I agree that it’s a huge workflow killer. I like to experiment with multiple pattern ideas all at once and the endless copying ultimately made these boxes much less fun than I wanted them to be.

2 Likes

I was thinking there might be ways to address this that might not require changing the architecture of the device and introducing true “kits”, e.g.:

  1. Allow a user to designate a sound as “global” in a project, meaning it’ll occupy the same channel in every pattern, and that any change to it in any pattern (besides locks) will propagate through to the other patterns. This function would be something you could enable or disable (like global tempo vs. per-pattern tempo) so it wouldn’t change the way the Syntakt works for anybody who prefers how sounds currently work.

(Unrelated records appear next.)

[src/rtl/crc32_selftest.sv]
// Self-checking CRC-32 block: feeds the stimulus ROM through the byte engine,
// reports the CRC, then re-feeds message+CRC and checks the residue.
// Outputs are registered from look-ahead on the next state so that each flag
// is visible during the state it belongs to.
module crc32_selftest
   import crc32_pkg::*;
#(
   parameter int   MSG_LEN      = 9,
   parameter int   GAP          = 0,
   parameter logic INJECT_FAULT = 1'b0
) (
   input  logic        clk,
   input  logic        rst,
   output logic        busy,
   output logic        crc_valid,
   output logic [31:0] crc_value,
   output logic        done,
   output logic        pass
);

   localparam logic [31:0] EXP_CRC = 32'hCBF43926;
   localparam logic [8:0]  LAST1   = 9'(MSG_LEN - 1);
   localparam logic [8:0]  LAST2   = 9'(MSG_LEN + 3);
   localparam logic [8:0]  MSG_END = 9'(MSG_LEN);
   localparam logic [3:0]  GAP_V   = 4'(GAP);

   state_t      state_q, state_d;
   logic [8:0]  byte_idx_q, byte_idx_d;
   logic [3:0]  gap_cnt_q, gap_cnt_d;
   logic        ok1_q, ok1_d;
   logic        busy_q, busy_d;
   logic        crc_valid_q, crc_valid_d;
   logic [31:0] crc_value_q, crc_value_d;
   logic        done_q, done_d;
   logic        pass_q, pass_d;

   logic        feeding_s, feed_en_s, slot_end_s, last_s, eng_init_s;
   logic [1:0]  crc_sel_s;
   logic [7:0]  din_s;
   logic [31:0] crc_reg_s, crc_next_s;

   // Stimulus ROM: ASCII "123456789", zero beyond.
   function automatic logic [7:0] rom_byte(input logic [8:0] idx);
      logic [7:0] b;
      case (idx)
         9'd0:    b = 8'h31;
         9'd1:    b = 8'h32;
         9'd2:    b = 8'h33;
         9'd3:    b = 8'h34;
         9'd4:    b = 8'h35;
         9'd5:    b = 8'h36;
         9'd6:    b = 8'h37;
         9'd7:    b = 8'h38;
         9'd8:    b = 8'h39;
         default: b = 8'h00;
      endcase
      return b;
   endfunction

   crc32_d8 u_eng (
      .clk     (clk),
      .rst     (rst),
      .init    (eng_init_s),
      .en      (feed_en_s),
      .din     (din_s),
      .crc_reg (crc_reg_s)
   );

   // Slot timing: a byte is fed when the gap counter is idle; the slot ends after its gap.
   always_comb begin
      feeding_s  = (state_q == ST_FEED1) || (state_q == ST_FEED2);
      feed_en_s  = feeding_s && (gap_cnt_q == 4'd0);
      slot_end_s = feeding_s && (((gap_cnt_q == 4'd0) && (GAP_V == 4'd0)) || (gap_cnt_q == 4'd1));
      eng_init_s = (state_q == ST_INIT) || (state_q == ST_FIN1);
      if (state_q == ST_FEED2) begin
         last_s = (byte_idx_q == LAST2);
      end else begin
         last_s = (byte_idx_q == LAST1);
      end
   end

   // Byte source (ROM, or the reported CRC LSB first in pass 2) and look-ahead CRC.
   always_comb begin
      din_s      = 8'h00;
      crc_next_s = crc_reg_s;
      crc_sel_s  = byte_idx_q[1:0] - MSG_END[1:0];
      if ((state_q == ST_FEED2) && (byte_idx_q >= MSG_END)) begin
         case (crc_sel_s)
            2'd0:    din_s = crc_value_q[7:0];
            2'd1:    din_s = crc_value_q[15:8];
            2'd2:    din_s = crc_value_q[23:16];
            2'd3:    din_s = crc_value_q[31:24];
            default: din_s = 8'h00;
         endcase
      end else if (byte_idx_q == 9'd0) begin
         din_s = rom_byte(byte_idx_q) ^ {7'd0, INJECT_FAULT};
      end else begin
         din_s = rom_byte(byte_idx_q);
      end
      if (feed_en_s) begin
         crc_next_s = crc8_step(crc_reg_s, din_s);
      end else begin
         crc_next_s = crc_reg_s;
      end
   end

   // Next-state logic.
   always_comb begin
      state_d = state_q;
      case (state_q)
         ST_IDLE:   state_d = ST_INIT;
         ST_INIT:   state_d = ST_FEED1;
         ST_FEED1: begin
            if (slot_end_s && last_s) state_d = ST_FIN1;
            else                      state_d = ST_FEED1;
         end
         ST_FIN1:   state_d = ST_FEED2;
         ST_FEED2: begin
            if (slot_end_s && last_s) state_d = ST_CHECK2;
            else                      state_d = ST_FEED2;
         end
         ST_CHECK2: state_d = ST_DONE;
         ST_DONE:   state_d = ST_DONE;
         default:   state_d = ST_IDLE;
      endcase
   end

   // Byte index and gap counter.
   always_comb begin
      byte_idx_d = byte_idx_q;
      gap_cnt_d  = gap_cnt_q;
      if (eng_init_s) begin
         byte_idx_d = 9'd0;
         gap_cnt_d  = 4'd0;
      end else if (feeding_s) begin
         if (gap_cnt_q == 4'd0) gap_cnt_d = GAP_V;
         else                   gap_cnt_d = gap_cnt_q - 4'd1;
         if (slot_end_s && !last_s) byte_idx_d = byte_idx_q + 9'd1;
         else                       byte_idx_d = byte_idx_q;
      end else begin
         byte_idx_d = byte_idx_q;
         gap_cnt_d  = gap_cnt_q;
      end
   end

   // Output look-ahead and compare results.
   always_comb begin
      case (state_d)
         ST_INIT, ST_FEED1, ST_FIN1, ST_FEED2, ST_CHECK2: busy_d = 1'b1;
         default:                                         busy_d = 1'b0;
      endcase
      crc_valid_d = (state_d == ST_FIN1);
      done_d      = (state_d == ST_DONE);
      if (state_d == ST_FIN1) crc_value_d = ~crc_next_s;
      else                    crc_value_d = crc_value_q;
      if (state_q == ST_FIN1) ok1_d = (crc_value_q == EXP_CRC);
      else                    ok1_d = ok1_q;
      if (state_q == ST_CHECK2) pass_d = ok1_q && (crc_reg_s == CRC_RESIDUE);
      else                      pass_d = pass_q;
   end

   // State register.
   always_ff @(posedge clk) begin
      if (!rst) state_q <= ST_IDLE;
      else      state_q <= state_d;
   end

   // Datapath and output registers; reset aborts any run in progress.
   always_ff @(posedge clk) begin
      if (!rst) begin
         byte_idx_q  <= 9'd0;
         gap_cnt_q   <= 4'd0;
         ok1_q       <= 1'b0;
         busy_q      <= 1'b0;
         crc_valid_q <= 1'b0;
         crc_value_q <= 32'd0;
         done_q      <= 1'b0;
         pass_q      <= 1'b0;
      end else begin
         byte_idx_q  <= byte_idx_d;
         gap_cnt_q   <= gap_cnt_d;
         ok1_q       <= ok1_d;
         busy_q      <= busy_d;
         crc_valid_q <= crc_valid_d;
         crc_value_q <= crc_value_d;
         done_q      <= done_d;
         pass_q      <= pass_d;
      end
   end

   assign busy      = busy_q;
   assign crc_valid = crc_valid_q;
   assign crc_value = crc_value_q;
   assign done      = done_q;
   assign pass      = pass_q;

endmodule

  2. Allow a user to hold a button down while adjusting a parameter (or engage some kind of “global parameter adjust” lock) to automatically propagate any change made in that state to all other instances of that sound within the project. In this case, every instance would still be its own unique instance, like they are now, but you’d have the option of making any individual change apply globally.

Either of these would still require a firmware update but maybe not a super complex one…

3 Likes

Analog Four has Kits, and it drives me crazy :stuck_out_tongue:

3 Likes

I think Elektron’s stigma with kits is that the idea is great but their implementation is not. As a consequence, they’ve wrongfully assumed the complexity of the idea is the problem, when it’s in fact their actual execution that’s at fault.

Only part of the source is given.